▶ **To do**
Provide again, from the entries below, every line from the one containing "end else begin" through the one containing "always_ff @(posedge clk) begin", exactly as written, and no other line.

▶ **Provided records**
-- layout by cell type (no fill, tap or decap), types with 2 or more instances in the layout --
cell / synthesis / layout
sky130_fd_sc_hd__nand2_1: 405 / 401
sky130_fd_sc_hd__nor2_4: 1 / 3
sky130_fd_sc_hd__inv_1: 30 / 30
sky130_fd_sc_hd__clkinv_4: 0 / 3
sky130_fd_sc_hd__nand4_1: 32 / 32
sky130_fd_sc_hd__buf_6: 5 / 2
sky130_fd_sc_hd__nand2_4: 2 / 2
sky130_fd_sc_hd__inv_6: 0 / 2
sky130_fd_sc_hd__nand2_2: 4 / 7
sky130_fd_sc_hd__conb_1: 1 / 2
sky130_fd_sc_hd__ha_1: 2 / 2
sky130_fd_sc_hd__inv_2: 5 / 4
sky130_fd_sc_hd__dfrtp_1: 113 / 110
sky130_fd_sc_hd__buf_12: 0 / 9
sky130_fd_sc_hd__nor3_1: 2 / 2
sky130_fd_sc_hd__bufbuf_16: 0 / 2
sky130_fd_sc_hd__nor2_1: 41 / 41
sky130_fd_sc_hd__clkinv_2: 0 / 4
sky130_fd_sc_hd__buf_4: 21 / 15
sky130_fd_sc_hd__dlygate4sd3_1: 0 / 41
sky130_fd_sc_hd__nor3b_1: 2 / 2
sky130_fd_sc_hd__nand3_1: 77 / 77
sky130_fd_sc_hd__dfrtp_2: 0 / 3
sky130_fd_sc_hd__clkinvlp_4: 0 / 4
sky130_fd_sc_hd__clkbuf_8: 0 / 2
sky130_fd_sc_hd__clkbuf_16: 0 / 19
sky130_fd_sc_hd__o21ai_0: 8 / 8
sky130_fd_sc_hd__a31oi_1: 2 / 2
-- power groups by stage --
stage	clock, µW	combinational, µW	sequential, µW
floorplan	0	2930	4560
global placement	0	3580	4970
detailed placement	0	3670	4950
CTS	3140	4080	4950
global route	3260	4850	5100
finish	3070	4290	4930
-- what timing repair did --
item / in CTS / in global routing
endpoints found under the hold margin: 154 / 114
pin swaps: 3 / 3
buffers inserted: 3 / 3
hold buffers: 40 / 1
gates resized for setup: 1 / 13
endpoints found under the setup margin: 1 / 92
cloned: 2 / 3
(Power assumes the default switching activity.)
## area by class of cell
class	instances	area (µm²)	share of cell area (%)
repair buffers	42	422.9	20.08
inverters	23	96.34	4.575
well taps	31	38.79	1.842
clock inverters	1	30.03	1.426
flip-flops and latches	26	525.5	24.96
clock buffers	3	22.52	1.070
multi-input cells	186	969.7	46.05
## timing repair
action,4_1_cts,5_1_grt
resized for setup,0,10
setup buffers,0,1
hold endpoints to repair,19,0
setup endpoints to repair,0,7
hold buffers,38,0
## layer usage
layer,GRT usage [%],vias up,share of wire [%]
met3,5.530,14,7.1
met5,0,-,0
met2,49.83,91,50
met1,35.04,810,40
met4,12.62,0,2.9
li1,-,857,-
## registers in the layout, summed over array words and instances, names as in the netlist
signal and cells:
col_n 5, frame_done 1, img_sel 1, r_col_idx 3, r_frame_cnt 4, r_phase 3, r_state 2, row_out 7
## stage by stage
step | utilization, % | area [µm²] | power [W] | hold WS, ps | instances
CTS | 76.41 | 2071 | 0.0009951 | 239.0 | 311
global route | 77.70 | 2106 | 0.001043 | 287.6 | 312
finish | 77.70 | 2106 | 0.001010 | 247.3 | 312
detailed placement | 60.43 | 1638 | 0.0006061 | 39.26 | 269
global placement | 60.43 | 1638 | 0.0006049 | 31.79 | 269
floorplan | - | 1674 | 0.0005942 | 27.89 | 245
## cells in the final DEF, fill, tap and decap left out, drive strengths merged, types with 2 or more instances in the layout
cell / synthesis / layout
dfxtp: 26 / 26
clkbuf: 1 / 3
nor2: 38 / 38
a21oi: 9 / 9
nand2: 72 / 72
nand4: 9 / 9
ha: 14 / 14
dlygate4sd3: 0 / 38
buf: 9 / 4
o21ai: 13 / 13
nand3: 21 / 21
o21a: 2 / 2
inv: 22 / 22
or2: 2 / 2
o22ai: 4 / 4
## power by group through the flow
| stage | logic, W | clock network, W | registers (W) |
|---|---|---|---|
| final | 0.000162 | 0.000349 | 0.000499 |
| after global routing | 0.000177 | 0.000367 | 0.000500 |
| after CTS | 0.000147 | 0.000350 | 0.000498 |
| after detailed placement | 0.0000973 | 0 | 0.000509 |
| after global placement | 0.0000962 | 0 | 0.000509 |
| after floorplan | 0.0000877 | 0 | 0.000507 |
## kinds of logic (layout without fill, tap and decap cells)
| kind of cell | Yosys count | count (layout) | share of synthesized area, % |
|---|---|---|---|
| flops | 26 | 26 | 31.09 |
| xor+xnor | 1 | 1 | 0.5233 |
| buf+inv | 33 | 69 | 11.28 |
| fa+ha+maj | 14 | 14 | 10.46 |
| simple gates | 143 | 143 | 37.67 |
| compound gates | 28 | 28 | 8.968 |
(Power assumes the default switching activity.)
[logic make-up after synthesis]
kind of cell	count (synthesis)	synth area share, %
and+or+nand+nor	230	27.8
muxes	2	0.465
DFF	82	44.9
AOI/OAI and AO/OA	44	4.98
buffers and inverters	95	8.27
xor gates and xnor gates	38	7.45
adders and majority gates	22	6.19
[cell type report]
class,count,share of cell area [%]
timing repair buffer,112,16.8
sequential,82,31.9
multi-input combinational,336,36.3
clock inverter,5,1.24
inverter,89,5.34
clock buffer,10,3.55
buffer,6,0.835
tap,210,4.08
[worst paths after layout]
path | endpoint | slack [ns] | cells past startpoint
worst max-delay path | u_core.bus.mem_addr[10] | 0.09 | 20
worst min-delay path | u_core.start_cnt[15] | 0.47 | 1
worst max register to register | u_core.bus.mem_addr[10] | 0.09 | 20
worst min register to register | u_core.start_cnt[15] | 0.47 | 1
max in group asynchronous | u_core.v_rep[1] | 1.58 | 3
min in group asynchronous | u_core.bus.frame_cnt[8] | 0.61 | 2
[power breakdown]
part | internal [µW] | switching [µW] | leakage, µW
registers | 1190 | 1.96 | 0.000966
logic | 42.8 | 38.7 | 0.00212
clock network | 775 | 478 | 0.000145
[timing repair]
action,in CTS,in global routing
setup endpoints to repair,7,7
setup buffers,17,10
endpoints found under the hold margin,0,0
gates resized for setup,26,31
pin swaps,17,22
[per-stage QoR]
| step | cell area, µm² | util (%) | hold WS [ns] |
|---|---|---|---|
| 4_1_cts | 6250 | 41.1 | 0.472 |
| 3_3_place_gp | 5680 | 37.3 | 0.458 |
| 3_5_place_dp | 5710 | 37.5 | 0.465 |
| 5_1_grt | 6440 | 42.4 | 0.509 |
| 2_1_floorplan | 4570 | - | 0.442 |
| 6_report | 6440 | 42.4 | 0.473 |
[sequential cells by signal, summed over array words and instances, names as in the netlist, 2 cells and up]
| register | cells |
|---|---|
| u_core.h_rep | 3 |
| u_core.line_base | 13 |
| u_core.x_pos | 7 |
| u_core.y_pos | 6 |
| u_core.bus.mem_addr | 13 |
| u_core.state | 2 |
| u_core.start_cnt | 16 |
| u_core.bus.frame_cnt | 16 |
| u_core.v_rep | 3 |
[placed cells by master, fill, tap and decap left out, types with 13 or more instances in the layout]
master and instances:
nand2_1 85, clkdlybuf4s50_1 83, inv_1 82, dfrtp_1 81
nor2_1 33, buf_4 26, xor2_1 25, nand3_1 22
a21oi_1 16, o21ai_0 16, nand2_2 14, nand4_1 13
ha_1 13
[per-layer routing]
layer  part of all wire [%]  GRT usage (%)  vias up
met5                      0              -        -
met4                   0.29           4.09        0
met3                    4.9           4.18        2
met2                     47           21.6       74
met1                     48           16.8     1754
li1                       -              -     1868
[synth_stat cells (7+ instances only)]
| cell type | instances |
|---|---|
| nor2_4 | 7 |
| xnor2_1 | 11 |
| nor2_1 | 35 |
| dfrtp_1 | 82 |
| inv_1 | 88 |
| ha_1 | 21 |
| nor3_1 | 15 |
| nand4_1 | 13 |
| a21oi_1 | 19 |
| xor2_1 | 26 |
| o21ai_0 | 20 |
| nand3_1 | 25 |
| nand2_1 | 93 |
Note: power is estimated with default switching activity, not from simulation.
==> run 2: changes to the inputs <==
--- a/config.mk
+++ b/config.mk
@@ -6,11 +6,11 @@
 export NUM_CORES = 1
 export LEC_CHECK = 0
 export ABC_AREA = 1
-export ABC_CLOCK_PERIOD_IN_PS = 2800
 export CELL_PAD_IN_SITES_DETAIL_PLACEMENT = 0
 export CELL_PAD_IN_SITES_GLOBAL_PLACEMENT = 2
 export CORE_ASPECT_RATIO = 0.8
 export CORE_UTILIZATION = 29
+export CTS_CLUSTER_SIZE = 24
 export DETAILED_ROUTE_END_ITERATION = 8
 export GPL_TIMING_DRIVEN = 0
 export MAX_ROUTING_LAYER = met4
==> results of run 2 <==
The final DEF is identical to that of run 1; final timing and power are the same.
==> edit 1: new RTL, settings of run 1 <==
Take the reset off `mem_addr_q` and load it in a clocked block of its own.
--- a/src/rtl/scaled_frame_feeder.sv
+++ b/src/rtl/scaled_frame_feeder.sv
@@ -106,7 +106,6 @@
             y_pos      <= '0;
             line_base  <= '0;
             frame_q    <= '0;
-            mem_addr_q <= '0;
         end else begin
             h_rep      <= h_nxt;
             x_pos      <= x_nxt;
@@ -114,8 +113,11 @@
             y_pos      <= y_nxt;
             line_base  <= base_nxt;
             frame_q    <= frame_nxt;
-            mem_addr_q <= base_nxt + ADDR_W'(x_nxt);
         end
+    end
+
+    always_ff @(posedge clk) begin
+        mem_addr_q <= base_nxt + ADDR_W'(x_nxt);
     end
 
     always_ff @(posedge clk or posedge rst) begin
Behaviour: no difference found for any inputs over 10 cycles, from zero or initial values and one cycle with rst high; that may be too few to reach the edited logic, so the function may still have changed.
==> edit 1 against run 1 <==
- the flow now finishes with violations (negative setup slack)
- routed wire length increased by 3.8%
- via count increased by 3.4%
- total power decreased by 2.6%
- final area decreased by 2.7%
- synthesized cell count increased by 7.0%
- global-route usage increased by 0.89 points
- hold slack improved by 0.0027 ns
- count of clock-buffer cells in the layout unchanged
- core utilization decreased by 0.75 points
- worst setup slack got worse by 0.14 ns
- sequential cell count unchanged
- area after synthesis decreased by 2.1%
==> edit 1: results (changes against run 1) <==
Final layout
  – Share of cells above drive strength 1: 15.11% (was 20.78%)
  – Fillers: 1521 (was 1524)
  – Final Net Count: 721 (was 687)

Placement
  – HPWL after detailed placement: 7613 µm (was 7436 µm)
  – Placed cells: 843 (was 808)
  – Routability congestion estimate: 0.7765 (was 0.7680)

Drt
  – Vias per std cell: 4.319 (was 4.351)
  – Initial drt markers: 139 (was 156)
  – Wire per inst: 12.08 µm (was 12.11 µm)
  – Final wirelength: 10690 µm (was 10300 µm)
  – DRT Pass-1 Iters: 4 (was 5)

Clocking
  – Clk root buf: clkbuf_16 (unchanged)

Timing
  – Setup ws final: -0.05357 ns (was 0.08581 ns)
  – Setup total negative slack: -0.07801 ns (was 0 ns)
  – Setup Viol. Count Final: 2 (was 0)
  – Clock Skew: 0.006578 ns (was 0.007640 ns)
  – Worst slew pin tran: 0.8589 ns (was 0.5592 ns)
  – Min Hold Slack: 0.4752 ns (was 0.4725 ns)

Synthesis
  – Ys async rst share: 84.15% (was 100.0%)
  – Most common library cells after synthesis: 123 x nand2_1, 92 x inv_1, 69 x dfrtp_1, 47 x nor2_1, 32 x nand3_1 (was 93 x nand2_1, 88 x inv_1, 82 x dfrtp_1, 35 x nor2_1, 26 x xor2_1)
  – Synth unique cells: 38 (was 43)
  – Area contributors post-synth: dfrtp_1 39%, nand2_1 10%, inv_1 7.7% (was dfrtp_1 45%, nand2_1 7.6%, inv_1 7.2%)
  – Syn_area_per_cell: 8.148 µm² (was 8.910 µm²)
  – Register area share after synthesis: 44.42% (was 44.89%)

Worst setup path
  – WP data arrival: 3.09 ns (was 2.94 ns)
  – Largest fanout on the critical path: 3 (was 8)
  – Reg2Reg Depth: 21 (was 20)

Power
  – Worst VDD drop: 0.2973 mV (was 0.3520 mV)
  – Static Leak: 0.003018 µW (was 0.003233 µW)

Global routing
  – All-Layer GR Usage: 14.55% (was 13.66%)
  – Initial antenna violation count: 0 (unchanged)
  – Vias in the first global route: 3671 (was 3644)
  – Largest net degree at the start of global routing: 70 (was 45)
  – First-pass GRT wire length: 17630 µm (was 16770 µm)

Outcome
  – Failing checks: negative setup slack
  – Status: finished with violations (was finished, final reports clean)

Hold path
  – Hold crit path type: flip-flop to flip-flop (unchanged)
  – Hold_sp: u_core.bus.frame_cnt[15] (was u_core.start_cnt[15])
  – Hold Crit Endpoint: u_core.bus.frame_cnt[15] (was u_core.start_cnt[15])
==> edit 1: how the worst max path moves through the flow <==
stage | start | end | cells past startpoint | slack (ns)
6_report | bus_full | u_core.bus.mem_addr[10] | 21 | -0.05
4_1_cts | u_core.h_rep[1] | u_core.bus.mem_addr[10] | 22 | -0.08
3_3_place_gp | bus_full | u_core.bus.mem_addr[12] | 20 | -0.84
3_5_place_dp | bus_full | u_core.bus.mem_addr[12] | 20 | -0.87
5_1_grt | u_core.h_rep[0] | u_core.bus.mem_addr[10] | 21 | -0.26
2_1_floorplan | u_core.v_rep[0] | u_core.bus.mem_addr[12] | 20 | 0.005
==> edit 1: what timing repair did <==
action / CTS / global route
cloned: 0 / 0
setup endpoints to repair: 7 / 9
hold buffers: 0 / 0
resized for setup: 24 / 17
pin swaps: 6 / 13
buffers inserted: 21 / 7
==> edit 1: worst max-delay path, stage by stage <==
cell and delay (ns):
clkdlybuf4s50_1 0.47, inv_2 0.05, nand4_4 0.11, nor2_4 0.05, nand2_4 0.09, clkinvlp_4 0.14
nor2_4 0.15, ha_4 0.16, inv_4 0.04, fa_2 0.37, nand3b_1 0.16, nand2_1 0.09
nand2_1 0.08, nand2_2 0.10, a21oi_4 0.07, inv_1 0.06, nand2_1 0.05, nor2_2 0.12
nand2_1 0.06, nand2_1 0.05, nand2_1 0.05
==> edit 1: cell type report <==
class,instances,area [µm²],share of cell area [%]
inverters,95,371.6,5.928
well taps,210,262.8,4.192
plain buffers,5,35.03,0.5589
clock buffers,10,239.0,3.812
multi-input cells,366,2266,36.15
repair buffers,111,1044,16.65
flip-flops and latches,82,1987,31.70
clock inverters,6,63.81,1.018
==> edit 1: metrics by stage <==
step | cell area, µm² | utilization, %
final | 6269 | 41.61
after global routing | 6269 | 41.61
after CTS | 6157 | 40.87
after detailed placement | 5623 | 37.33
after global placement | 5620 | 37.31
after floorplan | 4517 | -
===== src/rtl/sht40_meas_scheduler_pkg.sv =====
// Shared definitions for the SHT40 measurement scheduler.
// Holds the FSM state enum, the sensor I2C address, the four command
// codes, the CRC-8 constants and the Cmd_Sel -> command byte mapping.
package sht40_meas_scheduler_pkg;

  typedef enum logic [2:0] {
    ST_IDLE,
    ST_WR_START,
    ST_WR_WAIT,
    ST_MEAS_WAIT,
    ST_RD_START,
    ST_RD_COLLECT,
    ST_CHECK,
    ST_BACKOFF
  } state_e;

  localparam logic [6:0] SHT40_ADDR     = 7'h44;

  localparam logic [7:0] CMD_MEAS_HIGH  = 8'hFD;
  localparam logic [7:0] CMD_MEAS_MED   = 8'hF6;
  localparam logic [7:0] CMD_MEAS_LOW   = 8'hE0;
  localparam logic [7:0] CMD_SOFT_RESET = 8'h94;

  localparam logic [7:0] CRC_POLY       = 8'h31;
  localparam logic [7:0] CRC_INIT       = 8'hFF;

  function automatic logic [7:0] cmd_code(input logic [1:0] sel);
    logic [7:0] code;
    case (sel)
      2'b00:   code = CMD_MEAS_HIGH;
      2'b01:   code = CMD_MEAS_MED;
      2'b10:   code = CMD_MEAS_LOW;
      default: code = CMD_SOFT_RESET;
    endcase
    return code;
  endfunction

endpackage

▶ **Response box**
         end else begin
             h_rep      <= h_nxt;
             x_pos      <= x_nxt;
@@ -114,8 +113,11 @@
             y_pos      <= y_nxt;
             line_base  <= base_nxt;
             frame_q    <= frame_nxt;
-            mem_addr_q <= base_nxt + ADDR_W'(x_nxt);
         end
+    end
+
+    always_ff @(posedge clk) begin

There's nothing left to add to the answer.